Peter Schiff, a long-time Bitcoin critic, has again questioned the debt-fuelled approach. That argument matters because the trade is no longer “Bitcoin up”. It is “Bitcoin up faster than the cost of capital”, with equity dilution and credit spreads acting as the real governors.
On a different anxiety, Blockstream’s Adam Back brushed off 2029 quantum-computing fears. Traders, for now, seem to agree. They price today’s flows, not tomorrow’s physics.
Hacks hit confidence, yet the tape stays orderly
DeFi suffered another rough week. Kelp DAO took a heavy hit, with LayerZero pointing to Lazarus Group. The broader tally cited was $293 million in DeFi losses, which matters less for the absolute figure than the cumulative fatigue.
Aave slipped to about $90 at one point, though derivatives positioning has suggested bargain hunting. Separately, a Vercel supply-chain breach prompted the usual credential-rotation scramble. Binance also said its platform and funds remain safe, which helped prevent a familiar spiral of uninformed rumours.
EasyDNS admitted a security failure after an eth.limo hijack. RAVE token collapsed 95% amid scrutiny, while RaveDAO issued responses after an earlier 80% drop. None of this is new. However, it keeps reinforcing a simple rule: smart-contract risk is not theoretical, and “audited” is not a shield.
Tradfi, AI and stablecoins jostle for the next narrative
Big tech’s chip race keeps bleeding into market sentiment. Google’s work with Marvell to scale AI chips adds another angle on Nvidia’s dominance. Meanwhile, Coinbase has tested AI agents inside Slack, a small detail that still lands loudly for anyone watching headcount and operating leverage.
Bank and policy voices have also sharpened. A Moody’s executive argued stablecoins could nibble at bank market share. The BIS chief warned that US dollar stablecoins could create global instability. Those statements are not trading signals by themselves.

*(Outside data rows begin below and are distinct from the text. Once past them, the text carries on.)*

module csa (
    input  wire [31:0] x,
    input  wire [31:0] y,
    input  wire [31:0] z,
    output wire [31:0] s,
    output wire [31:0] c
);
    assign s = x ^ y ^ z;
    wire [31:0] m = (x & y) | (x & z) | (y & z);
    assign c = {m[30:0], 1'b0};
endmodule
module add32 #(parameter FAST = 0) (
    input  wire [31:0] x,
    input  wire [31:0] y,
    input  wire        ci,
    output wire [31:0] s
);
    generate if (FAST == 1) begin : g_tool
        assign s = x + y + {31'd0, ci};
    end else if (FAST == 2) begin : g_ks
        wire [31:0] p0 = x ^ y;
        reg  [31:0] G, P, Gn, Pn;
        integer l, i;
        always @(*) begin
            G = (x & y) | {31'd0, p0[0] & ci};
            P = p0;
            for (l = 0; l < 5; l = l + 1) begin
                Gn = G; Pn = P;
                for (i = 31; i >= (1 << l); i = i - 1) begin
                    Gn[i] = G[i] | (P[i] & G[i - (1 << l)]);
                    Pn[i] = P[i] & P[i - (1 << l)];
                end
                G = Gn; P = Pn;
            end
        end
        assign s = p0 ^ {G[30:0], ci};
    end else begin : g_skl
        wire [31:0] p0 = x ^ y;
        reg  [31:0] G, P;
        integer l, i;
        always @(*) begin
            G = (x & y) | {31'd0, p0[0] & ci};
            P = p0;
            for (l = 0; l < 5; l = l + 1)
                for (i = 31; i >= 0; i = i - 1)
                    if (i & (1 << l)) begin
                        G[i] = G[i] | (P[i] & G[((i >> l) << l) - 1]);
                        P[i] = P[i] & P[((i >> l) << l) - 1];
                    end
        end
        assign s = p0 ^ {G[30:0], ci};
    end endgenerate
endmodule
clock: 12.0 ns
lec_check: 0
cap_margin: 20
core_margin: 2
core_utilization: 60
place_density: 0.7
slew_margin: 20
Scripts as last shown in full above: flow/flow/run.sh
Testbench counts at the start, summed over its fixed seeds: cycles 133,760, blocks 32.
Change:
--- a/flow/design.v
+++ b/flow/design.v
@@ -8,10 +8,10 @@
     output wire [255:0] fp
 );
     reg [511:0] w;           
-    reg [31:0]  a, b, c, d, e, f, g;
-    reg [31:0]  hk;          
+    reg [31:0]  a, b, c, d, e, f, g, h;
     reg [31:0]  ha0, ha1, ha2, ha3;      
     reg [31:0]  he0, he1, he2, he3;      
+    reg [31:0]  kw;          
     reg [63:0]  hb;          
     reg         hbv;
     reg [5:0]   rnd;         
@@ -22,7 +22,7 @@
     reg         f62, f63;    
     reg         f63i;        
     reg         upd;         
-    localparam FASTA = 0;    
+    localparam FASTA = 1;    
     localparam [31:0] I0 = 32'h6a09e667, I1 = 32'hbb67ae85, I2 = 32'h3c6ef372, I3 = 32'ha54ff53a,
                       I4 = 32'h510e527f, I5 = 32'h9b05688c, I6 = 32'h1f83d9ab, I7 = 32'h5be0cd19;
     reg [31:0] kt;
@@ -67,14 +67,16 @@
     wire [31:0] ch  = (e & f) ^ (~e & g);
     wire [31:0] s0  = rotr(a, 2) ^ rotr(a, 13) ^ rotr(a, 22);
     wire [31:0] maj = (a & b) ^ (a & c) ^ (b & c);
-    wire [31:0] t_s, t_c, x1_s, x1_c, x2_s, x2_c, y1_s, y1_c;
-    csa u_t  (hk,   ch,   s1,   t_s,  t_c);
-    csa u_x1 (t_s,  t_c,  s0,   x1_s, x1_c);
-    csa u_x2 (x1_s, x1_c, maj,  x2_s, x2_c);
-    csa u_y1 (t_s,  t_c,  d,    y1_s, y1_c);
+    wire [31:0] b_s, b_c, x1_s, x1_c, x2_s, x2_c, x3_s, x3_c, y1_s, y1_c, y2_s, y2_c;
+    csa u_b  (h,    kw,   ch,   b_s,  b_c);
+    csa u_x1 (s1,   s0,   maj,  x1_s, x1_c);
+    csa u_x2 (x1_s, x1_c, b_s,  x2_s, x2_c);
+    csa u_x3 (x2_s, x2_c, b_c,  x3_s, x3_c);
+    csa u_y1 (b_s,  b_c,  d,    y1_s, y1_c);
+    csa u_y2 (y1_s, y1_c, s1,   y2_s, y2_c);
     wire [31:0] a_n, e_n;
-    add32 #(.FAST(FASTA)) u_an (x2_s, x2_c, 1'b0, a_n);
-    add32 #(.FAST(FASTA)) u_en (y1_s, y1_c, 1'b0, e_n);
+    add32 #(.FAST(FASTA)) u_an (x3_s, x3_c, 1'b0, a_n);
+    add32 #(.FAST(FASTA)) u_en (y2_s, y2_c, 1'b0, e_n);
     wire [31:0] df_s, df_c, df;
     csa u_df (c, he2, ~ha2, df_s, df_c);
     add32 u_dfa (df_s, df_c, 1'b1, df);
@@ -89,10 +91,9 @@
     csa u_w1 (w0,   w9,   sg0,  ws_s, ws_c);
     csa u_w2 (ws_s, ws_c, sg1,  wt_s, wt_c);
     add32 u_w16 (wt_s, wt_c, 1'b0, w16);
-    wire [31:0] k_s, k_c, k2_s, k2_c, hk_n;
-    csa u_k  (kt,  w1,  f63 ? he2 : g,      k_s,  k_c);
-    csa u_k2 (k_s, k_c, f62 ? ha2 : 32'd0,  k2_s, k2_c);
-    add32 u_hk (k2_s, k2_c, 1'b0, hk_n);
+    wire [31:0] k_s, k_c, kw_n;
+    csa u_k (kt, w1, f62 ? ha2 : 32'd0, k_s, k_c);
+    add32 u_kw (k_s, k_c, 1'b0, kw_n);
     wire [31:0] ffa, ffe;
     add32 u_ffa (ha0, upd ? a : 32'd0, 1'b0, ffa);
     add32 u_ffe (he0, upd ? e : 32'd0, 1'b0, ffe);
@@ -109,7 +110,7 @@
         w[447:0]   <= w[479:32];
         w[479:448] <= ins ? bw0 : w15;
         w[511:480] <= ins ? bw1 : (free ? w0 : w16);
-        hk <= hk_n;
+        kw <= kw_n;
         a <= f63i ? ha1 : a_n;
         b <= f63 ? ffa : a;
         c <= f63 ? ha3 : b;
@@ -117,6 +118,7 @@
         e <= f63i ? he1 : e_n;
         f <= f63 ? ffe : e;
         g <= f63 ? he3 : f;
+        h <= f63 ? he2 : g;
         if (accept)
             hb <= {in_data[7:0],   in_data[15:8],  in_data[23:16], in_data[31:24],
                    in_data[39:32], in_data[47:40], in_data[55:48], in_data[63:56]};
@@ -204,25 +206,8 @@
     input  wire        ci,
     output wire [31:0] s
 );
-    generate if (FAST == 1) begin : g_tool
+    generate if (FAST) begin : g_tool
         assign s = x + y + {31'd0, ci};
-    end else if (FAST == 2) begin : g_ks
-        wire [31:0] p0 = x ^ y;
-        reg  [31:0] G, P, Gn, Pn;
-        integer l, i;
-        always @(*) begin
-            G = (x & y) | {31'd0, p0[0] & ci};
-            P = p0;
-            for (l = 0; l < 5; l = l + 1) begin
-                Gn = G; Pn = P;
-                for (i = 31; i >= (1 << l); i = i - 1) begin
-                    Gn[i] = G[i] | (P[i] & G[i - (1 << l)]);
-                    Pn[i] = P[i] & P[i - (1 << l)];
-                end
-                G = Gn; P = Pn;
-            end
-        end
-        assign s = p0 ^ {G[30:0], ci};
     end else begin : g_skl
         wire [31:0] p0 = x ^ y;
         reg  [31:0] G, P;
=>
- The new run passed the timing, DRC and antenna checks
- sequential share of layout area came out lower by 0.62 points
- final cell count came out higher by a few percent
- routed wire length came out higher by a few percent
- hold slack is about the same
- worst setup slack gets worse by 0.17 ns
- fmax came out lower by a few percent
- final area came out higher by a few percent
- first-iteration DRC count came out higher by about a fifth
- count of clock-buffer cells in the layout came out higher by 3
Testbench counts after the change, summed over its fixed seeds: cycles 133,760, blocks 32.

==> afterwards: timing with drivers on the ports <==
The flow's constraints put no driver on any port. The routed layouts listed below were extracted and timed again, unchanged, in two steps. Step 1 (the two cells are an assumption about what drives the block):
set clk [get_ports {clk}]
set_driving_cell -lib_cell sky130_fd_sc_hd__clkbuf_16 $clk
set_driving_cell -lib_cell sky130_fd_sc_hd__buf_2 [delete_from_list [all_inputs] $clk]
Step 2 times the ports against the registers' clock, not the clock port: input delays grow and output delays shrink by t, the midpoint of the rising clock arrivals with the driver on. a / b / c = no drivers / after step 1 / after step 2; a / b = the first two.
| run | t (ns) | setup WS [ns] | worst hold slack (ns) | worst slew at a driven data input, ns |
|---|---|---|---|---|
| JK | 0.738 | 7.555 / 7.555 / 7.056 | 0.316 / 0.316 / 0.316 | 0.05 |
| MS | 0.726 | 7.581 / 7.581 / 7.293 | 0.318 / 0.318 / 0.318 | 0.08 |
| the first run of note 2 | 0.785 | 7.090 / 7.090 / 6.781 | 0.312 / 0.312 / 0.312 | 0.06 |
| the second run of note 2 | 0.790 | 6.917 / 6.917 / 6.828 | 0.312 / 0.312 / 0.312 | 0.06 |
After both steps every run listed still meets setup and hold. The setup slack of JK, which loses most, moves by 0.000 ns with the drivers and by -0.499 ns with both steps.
Background: an optimization exercise with open tools, aiming at small area, a short achievable clock period and few clock cycles per item. Do not read the settings as production practice. Where RTL was checked, it was by simulation tests only, not by an equivalence proof against the original. For run 2, only the layout was checked, not whether the RTL still works.

File: design.v
module cz_rca #(
    parameter N = 8
) (
    input  [N-1:0] a,
    input  [N-1:0] b,
    input          ci,
    output [N-1:0] s,
    output         co
);
    wire [N:0] c;
    assign c[0] = ci;
    genvar i;
    generate
        for (i = 0; i < N; i = i + 1) begin : g_bit
            assign s[i]   = a[i] ^ b[i] ^ c[i];
            assign c[i+1] = (a[i] & b[i]) | (c[i] & (a[i] ^ b[i]));
        end
    endgenerate
    assign co = c[N];
endmodule
module cz_add #(
    parameter N = 8
) (
    input  [N-1:0] a,
    input  [N-1:0] b,
    input          ci,
    output [N-1:0] s,
    output         co
);
    localparam L = (N <= 2) ? 1 : (N <= 4) ? 2 : (N <= 8) ? 3 : (N <= 16) ? 4 :
                   (N <= 32) ? 5 : (N <= 64) ? 6 : 7;
    wire [N-1:0] p = a ^ b;
    wire [N*(L+1)-1:0] gv;
    wire [N*(L+1)-1:0] pv;
    assign gv[N-1:0] = a & b;
    assign pv[N-1:0] = p;
    genvar l, i;
    generate
        for (l = 0; l < L; l = l + 1) begin : g_lvl
            for (i = 0; i < N; i = i + 1) begin : g_bit
                if ((i >> l) & 1) begin : g_op
                    assign gv[(l+1)*N+i] = gv[l*N+i] | (pv[l*N+i] & gv[l*N+((i >> l) << l)-1]);
                    assign pv[(l+1)*N+i] = pv[l*N+i] & pv[l*N+((i >> l) << l)-1];
                end else begin : g_pass
                    assign gv[(l+1)*N+i] = gv[l*N+i];
                    assign pv[(l+1)*N+i] = pv[l*N+i];
                end
            end
        end
    endgenerate
    wire [N-1:0] c = gv[L*N+N-1:L*N] | (pv[L*N+N-1:L*N] & {N{ci}});
    assign s  = p ^ {c[N-2:0], ci};
    assign co = c[N-1];
endmodule
module cz_por #(
    parameter N = 8
) (
    input  [N-1:0] x,
    output [N-1:0] p
);
    localparam L = (N <= 2) ? 1 : (N <= 4) ? 2 : (N <= 8) ? 3 : (N <= 16) ? 4 :
                   (N <= 32) ? 5 : (N <= 64) ? 6 : 7;
    wire [N*(L+1)-1:0] v;
    assign v[N-1:0] = x;
    genvar l, i;
    generate
        for (l = 0; l < L; l = l + 1) begin : g_lvl
            for (i = 0; i < N; i = i + 1) begin : g_bit
                if ((i >> l) & 1) begin : g_op
                    assign v[(l+1)*N+i] = v[l*N+i] | v[l*N+((i >> l) << l)-1];
                end else begin : g_pass
                    assign v[(l+1)*N+i] = v[l*N+i];
                end
            end
        end
    endgenerate
    assign p = v[L*N+N-1:L*N];
endmodule
module cz_rnd24 #(
    parameter N = 40
) (
    input  [N-1:0] x,
    output [N:0]   y
);
    wire [N-1:0] xr, tr;
    genvar k;
    generate
        for (k = 0; k < N; k = k + 1) begin : g_rev
            assign xr[k] = x[N-1-k];
        end
    endgenerate
    cz_por #(.N(N)) u_t (.x(xr), .p(tr));
    wire [N+25:0] t;
    assign t[N+25:N] = 26'd0;
    generate
        for (k = 0; k < N; k = k + 1) begin : g_t
            assign t[k] = tr[N-1-k];
        end
    endgenerate
    wire [N-1:0] keep = ~t[N+23:24];                
    wire [N-1:0] lsb  = t[N+22:23] & ~t[N+23:24];   
    wire [N-1:0] rnd  = t[N+23:24] & ~t[N+24:25];   
    wire [N-1:0] stk  = t[N+24:25];                 
    wire up = (|(x & rnd)) & ((|(x & stk)) | (|(x & lsb)));
    wire [N-1:0] z = x | ~keep;
    wire [N-1:0] zn;
    wire [N-1:0] pa;
    cz_por #(.N(N)) u_c (.x(~z), .p(zn));
    assign pa = ~zn;                                 
    wire [N-1:0] c = {pa[N-2:0], 1'b1} & keep & {N{up}};
    assign y[N-1:0] = (x & keep) ^ c;
    assign y[N]     = up & pa[N-1];
endmodule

However, they show where the next set of regulatory fights may gather.
Key takeaways
- BTC’s $75,000 level matters more into the $7.9 billion Friday options expiry than any single headline.
- ETF inflows keep acting as the market’s shock absorber, especially for BTC and ETH.
- Strategy’s leverage story remains a proxy bet on Bitcoin’s path versus funding costs.
- DeFi exploits keep capping enthusiasm, so rallies favour larger, more liquid names.
- Stablecoin policy risk is rising, therefore payment and banking narratives may turn headline-driven.